• **Information shown**:

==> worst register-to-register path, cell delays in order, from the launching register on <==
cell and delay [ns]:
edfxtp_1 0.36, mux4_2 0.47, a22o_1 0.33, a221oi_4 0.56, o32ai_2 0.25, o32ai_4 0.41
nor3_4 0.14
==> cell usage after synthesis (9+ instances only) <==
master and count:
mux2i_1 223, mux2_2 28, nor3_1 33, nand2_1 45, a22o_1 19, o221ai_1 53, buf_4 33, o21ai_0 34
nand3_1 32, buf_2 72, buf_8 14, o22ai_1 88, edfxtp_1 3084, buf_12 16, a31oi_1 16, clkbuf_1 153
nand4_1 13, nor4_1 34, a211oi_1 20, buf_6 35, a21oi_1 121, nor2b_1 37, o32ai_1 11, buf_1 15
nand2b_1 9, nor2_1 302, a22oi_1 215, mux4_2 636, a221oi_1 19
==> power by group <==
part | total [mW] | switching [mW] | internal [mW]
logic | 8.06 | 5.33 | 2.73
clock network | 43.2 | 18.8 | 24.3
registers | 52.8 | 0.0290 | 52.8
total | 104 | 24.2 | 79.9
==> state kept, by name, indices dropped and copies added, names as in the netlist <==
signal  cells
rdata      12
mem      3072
$ cat config.mk
export PLATFORM = sky130hd
export DESIGN_NAME = lsfa_div
export DESIGN_NICKNAME = d
export VERILOG_FILES = /design/src/lsfa_pkg.sv /design/src/lsfa_div.sv
export SDC_FILE = /design/constraint.sdc
export NUM_CORES = 1
export LEC_CHECK = 0
export BUFFER_PORTS_ARGS = -buffer_cell sky130_fd_sc_hd__buf_2
export CAP_MARGIN = 20
export CORE_UTILIZATION = 59
export CTS_CLUSTER_DIAMETER = 150
export DETAILED_ROUTE_END_ITERATION = 7
export PLACE_DENSITY = 0.86
export REMOVE_ABC_BUFFERS = 1
export SLEW_MARGIN = 30
export SYNTH_ARGS = -nofsm -noshare
export SYNTH_HDL_FRONTEND = slang
export SYNTH_SLANG_ARGS = --single-unit
$ cat constraint.sdc
create_clock -name clk -period 7 [get_ports clk]
set_clock_uncertainty 0.15 [all_clocks]
set_input_delay 1.05 -clock clk [delete_from_list [all_inputs] [get_ports clk]]
set_output_delay 1.05 -clock clk [all_outputs]
set_load 0.03 [all_outputs]
<file path="config.mk">
export PLATFORM = sky130hd
export DESIGN_NAME = vtpp_persp
export DESIGN_NICKNAME = d
export VERILOG_FILES = /design/src/rtl/vtpp_pkg.sv /design/src/rtl/vtpp_persp.sv
export SDC_FILE = /design/constraint.sdc
export NUM_CORES = 2
export LEC_CHECK = 0
export BUFFER_PORTS_ARGS = -buffer_cell sky130_fd_sc_hd__buf_2
export CAP_MARGIN = 20
export CORE_MARGIN = 5
export CORE_UTILIZATION = 45
export CTS_CLUSTER_DIAMETER = 30
export DETAILED_ROUTE_END_ITERATION = 16
export PLACE_DENSITY = 0.74
export SYNTH_ARGS = -nofsm -noshare
export SYNTH_HDL_FRONTEND = slang
export SYNTH_SLANG_ARGS = --single-unit
</file>
<file path="constraint.sdc">
create_clock -name aclk -period 9 [get_ports aclk]
set_input_delay 0.9 -clock aclk [delete_from_list [all_inputs] [get_ports aclk]]
set_output_delay 0.9 -clock aclk [all_outputs]
set_load 0.05 [all_outputs]
</file>
--- src/rtl/vtpp_pkg.sv ---
// Types and constants shared by the vertex projector modules.
package vtpp_pkg;

    localparam int NROW     = 4;                 // matrix rows and vertex components
    localparam int VERT_W   = 16;                // Q3.12 vertex component
    localparam int COEF_W   = 12;                // Q1.10 coefficient
    localparam int ROW_W    = NROW * COEF_W;     // packed coefficient row
    localparam int PROD_W   = VERT_W + COEF_W;   // one Q.22 product
    localparam int T_W      = PROD_W + 2;        // sum of four products
    localparam int CAM_W    = 16;
    localparam int FOCAL_W  = 10;
    localparam int CENTRE_W = 24;
    localparam int CBYTE_W  = 8;
    localparam int CAM_SH   = 10;                // Q4.12 -> Q.22 alignment
    localparam int D_S_W    = T_W + 1;           // signed divisor before the sign test
    localparam int D_W      = 29;                // positive divisor magnitude
    localparam int DEN_W    = D_W + 1;           // doubled divisor
    localparam int P_W      = 40;                // t * focal, signed
    localparam int NUM_W    = 40;                // 2*|t*focal| + d
    localparam int Q_W      = 16;                // quotient bits before saturation
    localparam int QB_W     = $clog2(Q_W);
    localparam int CMP_W    = DEN_W + Q_W;       // divisor shifted to the top bit
    localparam int NLANE    = 3;
    localparam int VOX_W    = 16;
    localparam int R_W      = Q_W + 2;           // signed quotient plus centre

    localparam int CFG_IDX_W  = 3;
    localparam int CFG_DATA_W = ROW_W;

    // register indices
    localparam logic [CFG_IDX_W-1:0] REG_ROW_X  = 3'd0;
    localparam logic [CFG_IDX_W-1:0] REG_ROW_Y  = 3'd1;
    localparam logic [CFG_IDX_W-1:0] REG_ROW_Z  = 3'd2;
    localparam logic [CFG_IDX_W-1:0] REG_ROW_W  = 3'd3;
    localparam logic [CFG_IDX_W-1:0] REG_CAMERA = 3'd4;
    localparam logic [CFG_IDX_W-1:0] REG_FOCAL  = 3'd5;
    localparam logic [CFG_IDX_W-1:0] REG_CENTRE = 3'd6;

    localparam logic [CAM_W-1:0]   CAM_RESET   = 16'd16384;
    localparam logic [FOCAL_W-1:0] FOCAL_RESET = 10'd64;

    // row order inside cfg_t.rows
    localparam int ROW_X = 0;
    localparam int ROW_Y = 1;
    localparam int ROW_Z = 2;
    localparam int ROW_W_IDX = 3;

    // lane order: 0 -> voxel_x (w'), 1 -> voxel_y (-y'), 2 -> voxel_z (-x')
    localparam logic signed [VOX_W-1:0] VOX_MAX = 16'sh7FFF;
    localparam logic signed [VOX_W-1:0] VOX_MIN = -16'sh8000;

    typedef struct packed {
        logic [NROW-1:0][ROW_W-1:0] rows;
        logic [CAM_W-1:0]           cam_dist;
        logic [FOCAL_W-1:0]         focal;
        logic [CENTRE_W-1:0]        centre;
    } cfg_t;

    typedef struct packed {
        logic [NUM_W-1:0] rem;
        logic [Q_W-1:0]   quo;
        logic             neg;
        logic             sat;
    } lane_t;

    typedef struct packed {
        lane_t [NLANE-1:0] lane;
        logic [DEN_W-1:0]  den;
        logic              behind;
    } dv_t;

endpackage

--- src/rtl/vtpp_saturate.sv ---
// Sign, centre offset and 16-bit saturation into the output register.
module vtpp_saturate (
    input  logic                                          aclk,
    input  logic                                          aresetn,
    input  logic [vtpp_pkg::CENTRE_W-1:0]                 centre,
    input  logic                                          in_valid,
    output logic                                          in_ready,
    input  vtpp_pkg::dv_t                                 dv_in,
    output logic                                          out_valid,
    input  logic                                          out_ready,
    output logic [vtpp_pkg::NLANE-1:0][vtpp_pkg::VOX_W-1:0] voxel,
    output logic                                          behind
);

    localparam int NL = vtpp_pkg::NLANE;

    logic v_reg;
    logic [NL-1:0][vtpp_pkg::VOX_W-1:0] vox_reg, vox_next;
    logic behind_reg, behind_next;

    assign in_ready  = !v_reg || out_ready;
    assign out_valid = v_reg;
    assign voxel     = vox_reg;
    assign behind    = behind_reg;

    always_comb begin
        logic [vtpp_pkg::CBYTE_W-1:0] c;
        logic signed [vtpp_pkg::R_W-1:0] q;
        logic signed [vtpp_pkg::R_W-1:0] r;
        behind_next = dv_in.behind;
        for (int l = 0; l < NL; l++) begin
            c = centre[l*vtpp_pkg::CBYTE_W +: vtpp_pkg::CBYTE_W];
            q = $signed({2'b00, dv_in.lane[l].quo});
            r = (dv_in.lane[l].neg ? -q : q) + $signed(vtpp_pkg::R_W'(c));
            if (dv_in.behind) begin
                vox_next[l] = vtpp_pkg::VOX_W'(c);
            end else if (dv_in.lane[l].sat) begin
                vox_next[l] = dv_in.lane[l].neg ? vtpp_pkg::VOX_MIN : vtpp_pkg::VOX_MAX;
            end else if (r > vtpp_pkg::R_W'(vtpp_pkg::VOX_MAX)) begin
                vox_next[l] = vtpp_pkg::VOX_MAX;
            end else if (r < vtpp_pkg::R_W'(vtpp_pkg::VOX_MIN)) begin
                vox_next[l] = vtpp_pkg::VOX_MIN;
            end else begin
                vox_next[l] = r[vtpp_pkg::VOX_W-1:0];
            end
        end
    end

    always_ff @(posedge aclk) begin
        if (!aresetn) begin
            v_reg <= 1'b0;
        end else if (in_ready) begin
            v_reg <= in_valid;
        end
    end

    always_ff @(posedge aclk) begin
        if (in_ready) begin
            vox_reg    <= vox_next;
            behind_reg <= behind_next;
        end
    end

endmodule
### src/rtl/assert_macros.svh
// Assertion helpers shared by the RTL. Each expects clk and rst in scope.
`ifndef ASSERT_MACROS_SVH
`define ASSERT_MACROS_SVH

// Condition must hold at every clock edge outside reset.
`define ASSERT_ALWAYS(label, cond, msg) \
  label: assert property (@(posedge clk) disable iff (rst) (cond)) else $error(msg);

// Antecedent at one edge implies consequent at the next edge.
`define ASSERT_NEXT(label, ante, cons, msg) \
  label: assert property (@(posedge clk) disable iff (rst) (ante) |=> (cons)) else $error(msg);

`endif

### src/rtl/taa_ram.sv
// Simple dual-port RAM, one write and one registered read port.
// A read at the address being written returns the old contents.
module taa_ram #(
  parameter int WIDTH = 8,
  parameter int DEPTH = 16
) (
  input  logic                                   clk,
  input  logic                                   we,
  input  logic [((DEPTH > 1) ? $clog2(DEPTH) : 1)-1:0] waddr,
  input  logic [WIDTH-1:0]                       wdata,
  input  logic                                   re,
  input  logic [((DEPTH > 1) ? $clog2(DEPTH) : 1)-1:0] raddr,
  output logic [WIDTH-1:0]                       rdata
);

  logic [WIDTH-1:0] mem [DEPTH];

  always_ff @(posedge clk) begin
    if (we) begin
      mem[waddr] <= wdata;
    end
    if (re) begin
      rdata <= mem[raddr];
    end
  end

endmodule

• **Problem details**: Referring to the material above, set down exactly the lines between the line with "mux2i_1 223, mux2_2" and the line with "power by group", inclusive, and no other lines.

• **Answer to this task**:
mux2i_1 223, mux2_2 28, nor3_1 33, nand2_1 45, a22o_1 19, o221ai_1 53, buf_4 33, o21ai_0 34
nand3_1 32, buf_2 72, buf_8 14, o22ai_1 88, edfxtp_1 3084, buf_12 16, a31oi_1 16, clkbuf_1 153
nand4_1 13, nor4_1 34, a211oi_1 20, buf_6 35, a21oi_1 121, nor2b_1 37, o32ai_1 11, buf_1 15
nand2b_1 9, nor2_1 302, a22oi_1 215, mux4_2 636, a221oi_1 19
==> power by group <==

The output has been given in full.